出張でカンボジアの首都、プノンペンにやってきた。
ゴチャっとしてて騒々しい、アジアらしい街である。
実は私、2年ほど前には仕事でこの街に住んでいたのだ。
日本に帰ってきてからも度々こうして足を運んで居る。
今回の仕事はすぐに終わったのだが、役所が書類を仕上げるまで数日間ヒマな時間が出来た。
うーむ、ずっとホテルで引き篭もるのも不健康かつ非生産的だし、どうしたものか・・・。
日本にいれば空いた時間は、自転車にでも乗っていたい所なのだが。
・・・ん? 待てよ?
何も日本でなければ自転車に乗れないなんて事はないじゃないか。
カンボジアで自転車に乗れば良いのだ!!

というワケでやってきたのは、プノンペンの目抜き通り、モニボン・ストリート中心部から西に200mの地点にある自転車マーケットだ。
ここには、プノンペン中の自転車屋さんが集まっている。
プノンペンでは、こんな感じで単車なら単車、耕運機なら耕運機と言ったように同種の店舗が同じ場所に固まってマーケットを形成している事が多い。
さて、どんな自転車を購入しようか。

子供用自転車がやたらと沢山おいてある。
カンボジアは子供の出生率が滅法高く、この国の人口のほとんどは30代以下なのだ。
それより上の世代は、ポル・ポト政権の時代に殺されてしまったからだ。
さらに、ついこの間までカンボジアでは原付やバイクに乗るのに免許が必要なかった。
故に大人は皆HONDAのスーパーカブに乗り、自転車屋のラインナップの半数が子供用自転車になったのだろう。
残りの半分の中に良さげなブツは無いか物色してみる事にする。

おや、このママチャリに貼りつけられているのは大阪府警の防犯登録シールだ。
私も同じ関西出身、このような地で同郷の者に出会えるとは!
関西弁で話しかけたら返事をしてくれるかもしれん。
もうかりまっかー?
「・・・・・・」
どうやらシャイなヤツらしい。
お値段を聞くと45ドルとの事。
他のも一応見てみたが、どれも40~60ドルの間だった。
よーし、こいつに決めた!

ふむ、なかなか良さげに見えるじゃないか。
名前をつけてやろう。
今日からお前はジャヤヴァルマン号だ!!
ジャヤヴァルマンは、アンコール朝を開いたカンボジアの昔の王様の名前だ。
正確には違うが、アンコール・ワットを作った人だと思っておけば大体合っている。

ちなみに、ここで売っている自転車は全て中古品だった。
ほとんどが、日本から運ばれてきた物のようである。
恐らくだが、駅の処分される放置自転車をこちらに持ってきてリサイクルしているのだろう。

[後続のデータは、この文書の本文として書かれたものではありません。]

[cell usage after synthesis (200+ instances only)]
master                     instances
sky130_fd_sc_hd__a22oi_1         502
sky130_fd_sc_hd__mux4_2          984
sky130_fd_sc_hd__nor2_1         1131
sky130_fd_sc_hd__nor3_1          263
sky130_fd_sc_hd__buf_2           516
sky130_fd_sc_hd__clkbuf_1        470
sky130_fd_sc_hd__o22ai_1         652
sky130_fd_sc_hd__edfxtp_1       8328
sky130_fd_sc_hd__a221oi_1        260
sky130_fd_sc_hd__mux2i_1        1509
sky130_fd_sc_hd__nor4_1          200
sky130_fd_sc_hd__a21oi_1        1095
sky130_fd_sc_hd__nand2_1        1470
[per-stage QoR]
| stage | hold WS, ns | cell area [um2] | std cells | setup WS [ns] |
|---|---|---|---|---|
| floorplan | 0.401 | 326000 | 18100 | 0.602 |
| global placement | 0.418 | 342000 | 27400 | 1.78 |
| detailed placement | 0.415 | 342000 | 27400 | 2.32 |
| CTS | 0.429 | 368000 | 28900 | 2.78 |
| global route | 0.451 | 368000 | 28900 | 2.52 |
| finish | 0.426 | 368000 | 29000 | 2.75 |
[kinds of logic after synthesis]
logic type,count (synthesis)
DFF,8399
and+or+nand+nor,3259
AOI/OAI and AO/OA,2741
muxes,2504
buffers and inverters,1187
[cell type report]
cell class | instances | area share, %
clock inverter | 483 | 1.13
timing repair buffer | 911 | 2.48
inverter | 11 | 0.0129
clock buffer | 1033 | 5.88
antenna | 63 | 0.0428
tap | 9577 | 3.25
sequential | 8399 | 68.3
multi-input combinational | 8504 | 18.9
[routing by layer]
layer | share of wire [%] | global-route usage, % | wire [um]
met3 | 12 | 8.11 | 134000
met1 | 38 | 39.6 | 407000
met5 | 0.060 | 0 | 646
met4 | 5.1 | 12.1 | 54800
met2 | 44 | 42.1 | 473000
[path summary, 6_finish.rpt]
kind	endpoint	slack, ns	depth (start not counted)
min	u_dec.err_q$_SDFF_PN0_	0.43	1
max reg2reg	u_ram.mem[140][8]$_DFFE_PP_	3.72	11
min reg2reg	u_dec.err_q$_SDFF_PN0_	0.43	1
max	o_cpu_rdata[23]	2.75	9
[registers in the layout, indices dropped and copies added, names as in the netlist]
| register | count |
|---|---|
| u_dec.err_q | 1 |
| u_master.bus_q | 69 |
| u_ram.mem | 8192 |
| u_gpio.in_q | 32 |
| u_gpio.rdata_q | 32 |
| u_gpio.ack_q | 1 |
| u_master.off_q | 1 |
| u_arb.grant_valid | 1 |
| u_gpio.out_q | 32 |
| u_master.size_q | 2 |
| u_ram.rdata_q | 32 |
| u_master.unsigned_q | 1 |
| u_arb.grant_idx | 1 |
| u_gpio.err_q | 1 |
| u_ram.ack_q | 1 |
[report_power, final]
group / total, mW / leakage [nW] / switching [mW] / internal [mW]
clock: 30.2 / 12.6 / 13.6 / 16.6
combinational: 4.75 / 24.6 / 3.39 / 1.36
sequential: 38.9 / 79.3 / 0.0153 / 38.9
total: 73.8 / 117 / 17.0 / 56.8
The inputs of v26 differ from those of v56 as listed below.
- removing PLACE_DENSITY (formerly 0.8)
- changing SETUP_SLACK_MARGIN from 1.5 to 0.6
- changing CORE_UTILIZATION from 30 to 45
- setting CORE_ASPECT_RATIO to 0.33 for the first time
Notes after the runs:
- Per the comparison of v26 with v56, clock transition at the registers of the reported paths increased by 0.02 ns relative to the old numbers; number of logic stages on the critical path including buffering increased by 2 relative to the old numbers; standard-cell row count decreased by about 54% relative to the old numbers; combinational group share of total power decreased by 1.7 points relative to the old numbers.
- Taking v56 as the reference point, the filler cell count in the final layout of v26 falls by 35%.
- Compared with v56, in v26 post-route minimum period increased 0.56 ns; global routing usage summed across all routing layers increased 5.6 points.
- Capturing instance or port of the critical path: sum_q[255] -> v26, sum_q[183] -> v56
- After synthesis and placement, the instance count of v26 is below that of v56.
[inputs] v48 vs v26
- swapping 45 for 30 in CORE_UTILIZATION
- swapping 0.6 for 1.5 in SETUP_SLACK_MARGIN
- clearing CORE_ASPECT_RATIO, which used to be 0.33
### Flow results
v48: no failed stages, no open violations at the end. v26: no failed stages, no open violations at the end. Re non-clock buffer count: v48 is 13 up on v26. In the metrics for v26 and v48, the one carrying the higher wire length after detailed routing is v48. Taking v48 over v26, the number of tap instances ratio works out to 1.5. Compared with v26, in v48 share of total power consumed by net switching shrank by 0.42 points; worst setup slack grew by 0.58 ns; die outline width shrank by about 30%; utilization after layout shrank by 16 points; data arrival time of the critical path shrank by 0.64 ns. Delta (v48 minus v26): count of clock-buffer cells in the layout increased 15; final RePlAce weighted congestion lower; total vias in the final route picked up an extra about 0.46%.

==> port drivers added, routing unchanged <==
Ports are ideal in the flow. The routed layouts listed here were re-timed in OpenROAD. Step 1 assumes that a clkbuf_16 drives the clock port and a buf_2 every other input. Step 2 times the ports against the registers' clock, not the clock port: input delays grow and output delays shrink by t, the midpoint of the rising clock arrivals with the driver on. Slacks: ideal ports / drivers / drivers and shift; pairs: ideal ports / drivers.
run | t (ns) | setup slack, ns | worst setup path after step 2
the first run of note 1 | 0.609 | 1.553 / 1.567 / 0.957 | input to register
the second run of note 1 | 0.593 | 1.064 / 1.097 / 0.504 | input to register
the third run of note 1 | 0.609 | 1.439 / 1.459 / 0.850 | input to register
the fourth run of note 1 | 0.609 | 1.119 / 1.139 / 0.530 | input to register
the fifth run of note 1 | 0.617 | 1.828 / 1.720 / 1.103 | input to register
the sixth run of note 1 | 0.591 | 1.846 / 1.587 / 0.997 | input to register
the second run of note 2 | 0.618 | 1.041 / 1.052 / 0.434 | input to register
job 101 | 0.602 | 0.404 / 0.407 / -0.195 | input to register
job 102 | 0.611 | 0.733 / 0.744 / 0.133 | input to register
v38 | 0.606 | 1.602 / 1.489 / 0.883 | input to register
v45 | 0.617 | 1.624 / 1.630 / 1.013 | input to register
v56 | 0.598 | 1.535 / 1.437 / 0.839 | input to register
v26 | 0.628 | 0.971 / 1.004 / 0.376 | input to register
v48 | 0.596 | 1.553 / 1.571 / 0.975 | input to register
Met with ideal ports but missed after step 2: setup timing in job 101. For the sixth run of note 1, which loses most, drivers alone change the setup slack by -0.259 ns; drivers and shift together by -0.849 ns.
Background: an optimization exercise with open tools, aiming at small area. Do not read the settings as production practice. RTL that was checked went through simulation tests only; none was proved equivalent to the original. The clock port is modelled as an ideal driver; clocking choices that lean on that would not hold on a real chip. Power and IR drop assume default switching activity.

Design pixel_compositor, start of the top module:
module pixel_compositor (
    input  logic        Clk,
    input  logic        Reset,
    input  logic        frame_start,
    input  logic        de,
    input  logic [9:0]  DrawX,
    input  logic [9:0]  DrawY,
    input  logic [9:0]  X,
    input  logic [9:0]  Y,
    input  logic [9:0]  size,
    input  logic [7:0]  x_vec,
    input  logic [7:0]  y_vec,
    input  logic        map_en,
    input  logic        wall_on,
    input  logic [11:0] wall_color,
    input  logic [11:0] memdata,
    output logic [3:0]  Red,
    output logic [3:0]  Green,
    output logic [3:0]  Blue,
    output logic        out_valid,
    output logic        dots_ready
);
Size: about 1200 cells after synthesis, about 120 flip-flops, roughly 13000 um2 of cells after synthesis.
export LEC_CHECK = 0
export CAP_MARGIN = 20
export CORE_MARGIN = 2
export CORE_UTILIZATION = 40
export SLEW_MARGIN = 20
export SYNTH_HIERARCHICAL = 1
create_clock -name core_clock -period 12.0 [get_ports {Clk}]
standard.sh (not shown) runs the stock make flow with config.mk's settings and CLKGATE_MAP_FILE= SYNTH_SCRIPT=/design/flow/synth_recipe.tcl, a recipe that flattens the netlist after the stock synthesis.
==> flow/flow/run.sh <==
#!/bin/bash
set -e
export BUFFER_PORTS_ARGS="-buffer_cell sky130_fd_sc_hd__buf_1"
export CTS_ARGS="-sink_clustering_enable -repair_clock_nets -buf_list {sky130_fd_sc_hd__clkbuf_4 sky130_fd_sc_hd__clkbuf_8} -dont_use_dummy_load"
bash standard.sh > standard_flow.log 2>&1
The baseline ran to the end with no violations.
Change:
==> flow/flow/run.sh (replaced) <==
#!/bin/bash
set -e
export BUFFER_PORTS_ARGS="-buffer_cell sky130_fd_sc_hd__buf_1"
export CTS_ARGS="-sink_clustering_enable -repair_clock_nets -buf_list sky130_fd_sc_hd__clkbuf_8 -dont_use_dummy_load"
bash standard.sh > standard_flow.log 2>&1
Settings changed: CTS_BUF_LIST from default to sky130_fd_sc_hd__clkbuf_8.
Worst setup slack does not change.
Synthesized cell count does not change.
Die area does not change.
Power does not change.
No run of this note included a check of the RTL's function; only the layout flow was run.

* * *

Another version of the RTL of pixel_compositor (not shown whole).
For scale: roughly 120 flip-flops.
==> flow/config.mk <==
export PLATFORM = sky130hd
export DESIGN_NAME = pixel_compositor
export DESIGN_NICKNAME = pixel_compositor
export VERILOG_FILES = /design/flow/design.v
export SDC_FILE = /design/flow/constraint.sdc
export NUM_CORES = 4
export LEC_CHECK = 0
export CAP_MARGIN = 20
export CORE_MARGIN = 2
export CORE_UTILIZATION = 70
export SLEW_MARGIN = 20
export SYNTH_HIERARCHICAL = 1
==> flow/constraint.sdc <==
create_clock -name core_clock -period 12.0 [get_ports {Clk}]
set_input_delay 2.4000 -clock core_clock [delete_from_list [all_inputs] [get_ports {Clk}]]
set_output_delay 2.4000 -clock core_clock [all_outputs]
set_load 0.01 [all_outputs]
==> flow/flow/run.sh <==
#!/bin/bash
set -e
export BUFFER_PORTS_ARGS="-buffer_cell sky130_fd_sc_hd__buf_1"
bash standard.sh > standard_flow.log 2>&1
The first run finished with timing, DRC and antenna clean.
Rerun with:
- CORE_UTILIZATION: 70 -> 40
- CTS_BUF_LIST: default -> sky130_fd_sc_hd__clkbuf_8
- CTS_CLUSTER_DIAMETER: default -> 200
- CTS_CLUSTER_SIZE: default -> 30
Outcome: The new run completed with no timing, DRC or antenna violations. Design area stays flat. Area after synthesis is unchanged. Global-route usage came out lower by 13 points.
Rerun with:
- CTS_BUF_LIST: sky130_fd_sc_hd__clkbuf_8 -> default
- CTS_CLUSTER_DIAMETER: 200 -> default
- CTS_CLUSTER_SIZE: 30 -> default
Effect: Critical path depth is unchanged; wire length goes up slightly; via count stays flat; utilization increases by 0.55 points; global-route usage grows by 0.13 points; sequential share of layout area came out lower by 0.26 points; cell area rises slightly; synthesized cell count does not change; worst setup slack gets better by 0.0073 ns; die area stays the same; synthesized area stays the same.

早速ジャヤヴァルマン号に跨り、ホテルに帰還する事にする。
そしてペダルを踏んだ瞬間、私は気付いたのだ。

こいつ、ものすごくポンコツだ。

ペダルを踏むたびにグキグキ音がする。
チェーンからジャリジャリ音。
ブレーキがちょー効かない。
ちょー怖い。
そしてママチャリなので重い。
たぶん20kgくらいある。

うおお、なんじゃこりゃあああ。
初めてクロスに乗った時と逆の感動を味わう事になるとは。
この半年で自転車というのは軽快なものだという考えが染み付いていたが、これこそが古びたママチャリの感触なのだ。
それでも歩くよりはずっと速いし楽だ。
・・・しかし、まさかアワイチやビワイチに挑戦する前に海外遠征を実行する事になろうとはね。
海外なんて、日本に走る場所の無くなった熟練自転車ツーリストのフロンティアだと思っていた。
と言ってもこのポンコツと私の脚では出来るのは精々ポタリング程度。
ヒマな時間、こいつでプノンペンをブラブラしてみるとしよう。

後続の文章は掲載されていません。